Evaluating the models
Now that you have a grasp of the variety of language models which dbacl can generate, the important question is what set of features should you use?
There is no easy answer to this problem.
Intuitively, a larger
set of features seems always preferable,
since it takes more information into account.
However, there is a tradeoff.
Comparing more features requires extra memory,
but much more importantly, too many features can overfit the data.
This results
in a model which is so good at predicting the learned documents,
that virtually no other documents are considered even remotely similar.
It is beyond the scope of this tutorial to describe the variety of statistical
methods which can help decide what features are meaningful. However, to get a
rough idea of the quality of the model, we can look at the cross entropy
reported by dbacl.
The cross entropy is measured in bits and has the following meaning:
If we use our probabilistic model to construct an optimal compression algorithm,
then the cross entropy of a text string is the predicted number of bits which is needed on average, after compression, for each separate feature.
This rough description isn't complete, since the cross entropy doesn't measure the amount of space also needed for the probability model itself, and moreover
what we mean by compression is the act of compressing the features, not the full
document, which also contains punctuation and white space which is ignored.
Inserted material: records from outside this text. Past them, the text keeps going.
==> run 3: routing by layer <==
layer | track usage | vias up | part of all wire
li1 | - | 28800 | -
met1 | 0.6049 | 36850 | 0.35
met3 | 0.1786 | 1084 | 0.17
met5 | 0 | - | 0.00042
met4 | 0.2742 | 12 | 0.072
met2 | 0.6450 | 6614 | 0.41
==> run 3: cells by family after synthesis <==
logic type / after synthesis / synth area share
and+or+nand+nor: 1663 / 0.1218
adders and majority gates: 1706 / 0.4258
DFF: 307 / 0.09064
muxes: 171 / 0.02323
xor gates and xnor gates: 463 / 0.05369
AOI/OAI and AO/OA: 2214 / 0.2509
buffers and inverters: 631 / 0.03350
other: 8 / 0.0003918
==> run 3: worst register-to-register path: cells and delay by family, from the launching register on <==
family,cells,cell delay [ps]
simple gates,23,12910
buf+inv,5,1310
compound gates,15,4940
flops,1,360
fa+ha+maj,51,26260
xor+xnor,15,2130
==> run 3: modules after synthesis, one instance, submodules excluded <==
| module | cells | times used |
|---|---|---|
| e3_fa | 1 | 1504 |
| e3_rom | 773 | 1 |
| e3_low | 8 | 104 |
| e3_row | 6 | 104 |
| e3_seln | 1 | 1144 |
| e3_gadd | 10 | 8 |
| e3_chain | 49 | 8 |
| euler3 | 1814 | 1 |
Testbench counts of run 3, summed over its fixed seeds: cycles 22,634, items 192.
From an optimization exercise on the open Yosys and OpenROAD flow, aimed at small area, a short achievable clock period and few clock cycles; shortcuts taken in it are not production practice.
At most, simulation tests tie the RTL to the original design; equivalence was not proved.
Power figures rest on the tool's default switching activity, not on a simulated workload.

==> module blur_unit, before the edit <==
module blur_unit #(
    parameter W = 16,
    parameter FREE = 0
) (
    input wire clk_in,
    input wire rst_in,
    input wire in_v,
    input wire [7:0] in_d,
    input wire [2*$clog2(W)-1:0] in_addr,  
    output logic out_v,
    output logic [7:0] out_d,
    output logic [2*$clog2(W)-1:0] out_addr,
    output logic sub_v  
);
    localparam XW = $clog2(W);
    wire [XW-1:0] ix = in_addr[XW-1:0];
    wire [XW-1:0] iy = in_addr[2*XW-1:XW];
    logic [XW-1:0] fx;
    logic flushing;
    wire tok = in_v | flushing;
    logic [7:0] lb1 [0:W-1];
    logic [7:0] lb2 [0:W-1];
    always_ff @(posedge clk_in) begin
        if (FREE || tok) begin
            lb1[0] <= in_d;
            lb2[0] <= (iy == 0) ? in_d : lb1[W-1];
            for (int k = 1; k < W; k++) begin
                lb1[k] <= lb1[k-1];
                lb2[k] <= lb2[k-1];
            end
        end
    end
    wire [7:0] mid = lb1[W-1];
    wire [7:0] top = lb2[W-1];
    wire [7:0] bot = flushing ? mid : in_d;
    wire [9:0] vsum = {2'b00, top} + {1'b0, mid, 1'b0} + {2'b00, bot};
    wire vtok = (in_v && iy != 0) || flushing;
    wire [XW-1:0] vxn = flushing ? fx : ix;
    logic [9:0] vr;
    logic vv, vx0, vxl;
    always_ff @(posedge clk_in) begin
        vr <= vsum;
        vx0 <= vxn == 0;
        vxl <= vxn == W-1;
        if (rst_in) begin
            fx <= 0;
            flushing <= 0;
            vv <= 0;
        end else begin
            vv <= vtok;
            if (in_v && ix == W-1 && iy == W-1) flushing <= 1;
            if (flushing) begin
                fx <= fx + 1'b1;
                if (fx == W-1) flushing <= 0;
            end
        end
    end
    logic [9:0] ha, hb;
    logic pend;
    wire [9:0] tc = pend ? hb : vr;
    wire [11:0] hsum = {2'b00, ha} + {1'b0, hb, 1'b0} + {2'b00, tc};
    wire htok = (vv && !vx0) || pend;
    wire [2*XW-1:0] next_addr = out_addr + out_v;
    always_ff @(posedge clk_in) begin
        if (FREE || vv) begin
            ha <= vx0 ? vr : hb;
            hb <= vr;
        end
        out_d <= hsum[11:4];
        if (rst_in) begin
            pend <= 0;
            out_v <= 0;
            sub_v <= 0;
            out_addr <= 0;
        end else begin
            pend <= vv && vxl;
            out_v <= htok;
            sub_v <= htok && !next_addr[0] && !next_addr[XW];
            out_addr <= next_addr;
        end
    end
endmodule
export LEC_CHECK = 0
export CAP_MARGIN = 20
export CORE_MARGIN = 2
export CORE_UTILIZATION = 60
export SLEW_MARGIN = 20
export SYNTH_MEMORY_MAX_BITS = 16384
create_clock -name core_clock -period 10.0 [get_ports {clk_in}]
standard.sh (not shown) runs the stock make flow with config.mk's settings and CLKGATE_MAP_FILE= SYNTH_SCRIPT=/design/flow/synth_recipe.tcl, a recipe that flattens the netlist after the stock synthesis.
==> flow/flow/run.sh <==
#!/bin/bash
set -euo pipefail
bash standard.sh SETUP_SLACK_MARGIN=7 BUFFER_PORTS_ARGS=-buffer_cell\ sky130_fd_sc_hd__buf_2 CTS_ARGS=-sink_clustering_enable\ -repair_clock_nets\ -dont_use_dummy_load\ -sink_clustering_size\ 30\ -sink_clustering_max_diameter\ 60 finish > standard_flow.log 2>&1
Testbench counts at the start, summed over its fixed seeds: cycles 7,392.
Change:
--- a/flow/design.v
+++ b/flow/design.v
@@ -21,35 +21,29 @@
     logic flushing;
     wire tok = in_v | flushing;
     logic [7:0] lb1 [0:W-1];
-    logic [7:0] lb2 [0:W-1];
+    logic [7:0] lb2 [0:W-2];
+    logic [9:0] p;
     always_ff @(posedge clk_in) begin
         if (FREE || tok) begin
             lb1[0] <= in_d;
             lb2[0] <= (iy == 0) ? in_d : lb1[W-1];
-            for (int k = 1; k < W; k++) begin
-                lb1[k] <= lb1[k-1];
-                lb2[k] <= lb2[k-1];
-            end
+            for (int k = 1; k < W; k++) lb1[k] <= lb1[k-1];
+            for (int k = 1; k < W-1; k++) lb2[k] <= lb2[k-1];
+            p <= {2'b00, lb2[W-2]} + {1'b0, lb1[W-2], 1'b0};
         end
     end
     wire [7:0] mid = lb1[W-1];
-    wire [7:0] top = lb2[W-1];
     wire [7:0] bot = flushing ? mid : in_d;
-    wire [9:0] vsum = {2'b00, top} + {1'b0, mid, 1'b0} + {2'b00, bot};
+    wire [9:0] v = p + {2'b00, bot};
     wire vtok = (in_v && iy != 0) || flushing;
-    wire [XW-1:0] vxn = flushing ? fx : ix;
-    logic [9:0] vr;
-    logic vv, vx0, vxl;
+    wire [XW-1:0] vx = flushing ? fx : ix;
+    wire vx0 = vx == 0;
+    wire vxl = vx == W-1;
     always_ff @(posedge clk_in) begin
-        vr <= vsum;
-        vx0 <= vxn == 0;
-        vxl <= vxn == W-1;
         if (rst_in) begin
             fx <= 0;
             flushing <= 0;
-            vv <= 0;
         end else begin
-            vv <= vtok;
             if (in_v && ix == W-1 && iy == W-1) flushing <= 1;
             if (flushing) begin
                 fx <= fx + 1'b1;
@@ -59,14 +53,14 @@
     end
     logic [9:0] ha, hb;
     logic pend;
-    wire [9:0] tc = pend ? hb : vr;
+    wire [9:0] tc = pend ? hb : v;
     wire [11:0] hsum = {2'b00, ha} + {1'b0, hb, 1'b0} + {2'b00, tc};
-    wire htok = (vv && !vx0) || pend;
+    wire htok = (vtok && !vx0) || pend;
     wire [2*XW-1:0] next_addr = out_addr + out_v;
     always_ff @(posedge clk_in) begin
-        if (FREE || vv) begin
-            ha <= vx0 ? vr : hb;
-            hb <= vr;
+        if (FREE || vtok) begin
+            ha <= vx0 ? v : hb;
+            hb <= v;
         end
         out_d <= hsum[11:4];
         if (rst_in) begin
@@ -75,7 +69,7 @@
             sub_v <= 0;
             out_addr <= 0;
         end else begin
-            pend <= vv && vxl;
+            pend <= vtok && vxl;
             out_v <= htok;
             sub_v <= htok && !next_addr[0] && !next_addr[XW];
             out_addr <= next_addr;
Routed wire length is higher by roughly a tenth.
Critical path depth goes up by 17.
Hold slack loses 0.012 ns.
Core utilization is higher by 2.6 points.
Sequential share of layout area decreases by 6.0 points.
Global-route usage is higher by 1.4 points.
Clock power goes down by a few percent.
Final cell count goes up by roughly a tenth.
Die area increases slightly.
The RTL of the second run of this note was laid out without a check of its function.

[static timing again, ports no longer ideal]
The flow's constraints put no driver on any port. The routed layouts listed below were extracted and timed again, unchanged, in two steps. Step 1 assumes that a clkbuf_16 drives the clock port and a buf_2 every other input. Step 2 adds t to the input delays and takes it off the output delays; t is the mean of the earliest and latest rising clock arrival at the registers after step 1. Input paths then give back, and output paths get back, about the clock's delay inside the block. Three values: ideal, step 1, step 2; two values: the first two.
run | t, ns | setup slack, ns | pins driven straight from the clock port
the first run | 0.653 | 6.832 / 6.771 / 6.547 | 1
the second run | 0.656 | 6.124 / 6.124 / 6.124 | 1
After both steps setup and hold are still met in every run listed. The setup slack of the first run, which loses most, moves by -0.061 ns with the drivers and by -0.285 ns with both steps.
To compute the cross entropy of category one, type
% dbacl c one sample1.txt vn
one 7.42 * 678.0
The cross entropy is the first value (7.42) returned. The second value essentially
measures how many features describe the document.
Now suppose we try other models trained on the same document:
% dbacl c slick sample1.txt vn
slick 4.68 * 677.5
% dbacl c smooth sample1.txt vn
smooth 6.03 * 640.5
The first thing to nota is that the complexity terms are not the same. The
slick category is based on word pairs (also called bigrams), of
which tere are 677 in this document. But there are 678 words, and the
fractional value indicates that the last word only counts for half a
feature. The smooth category also depends on word pairs, but
unlike slick, pairs cannot be counted if they straddle a
newline (this is a limitation of lineoriented regular expressions).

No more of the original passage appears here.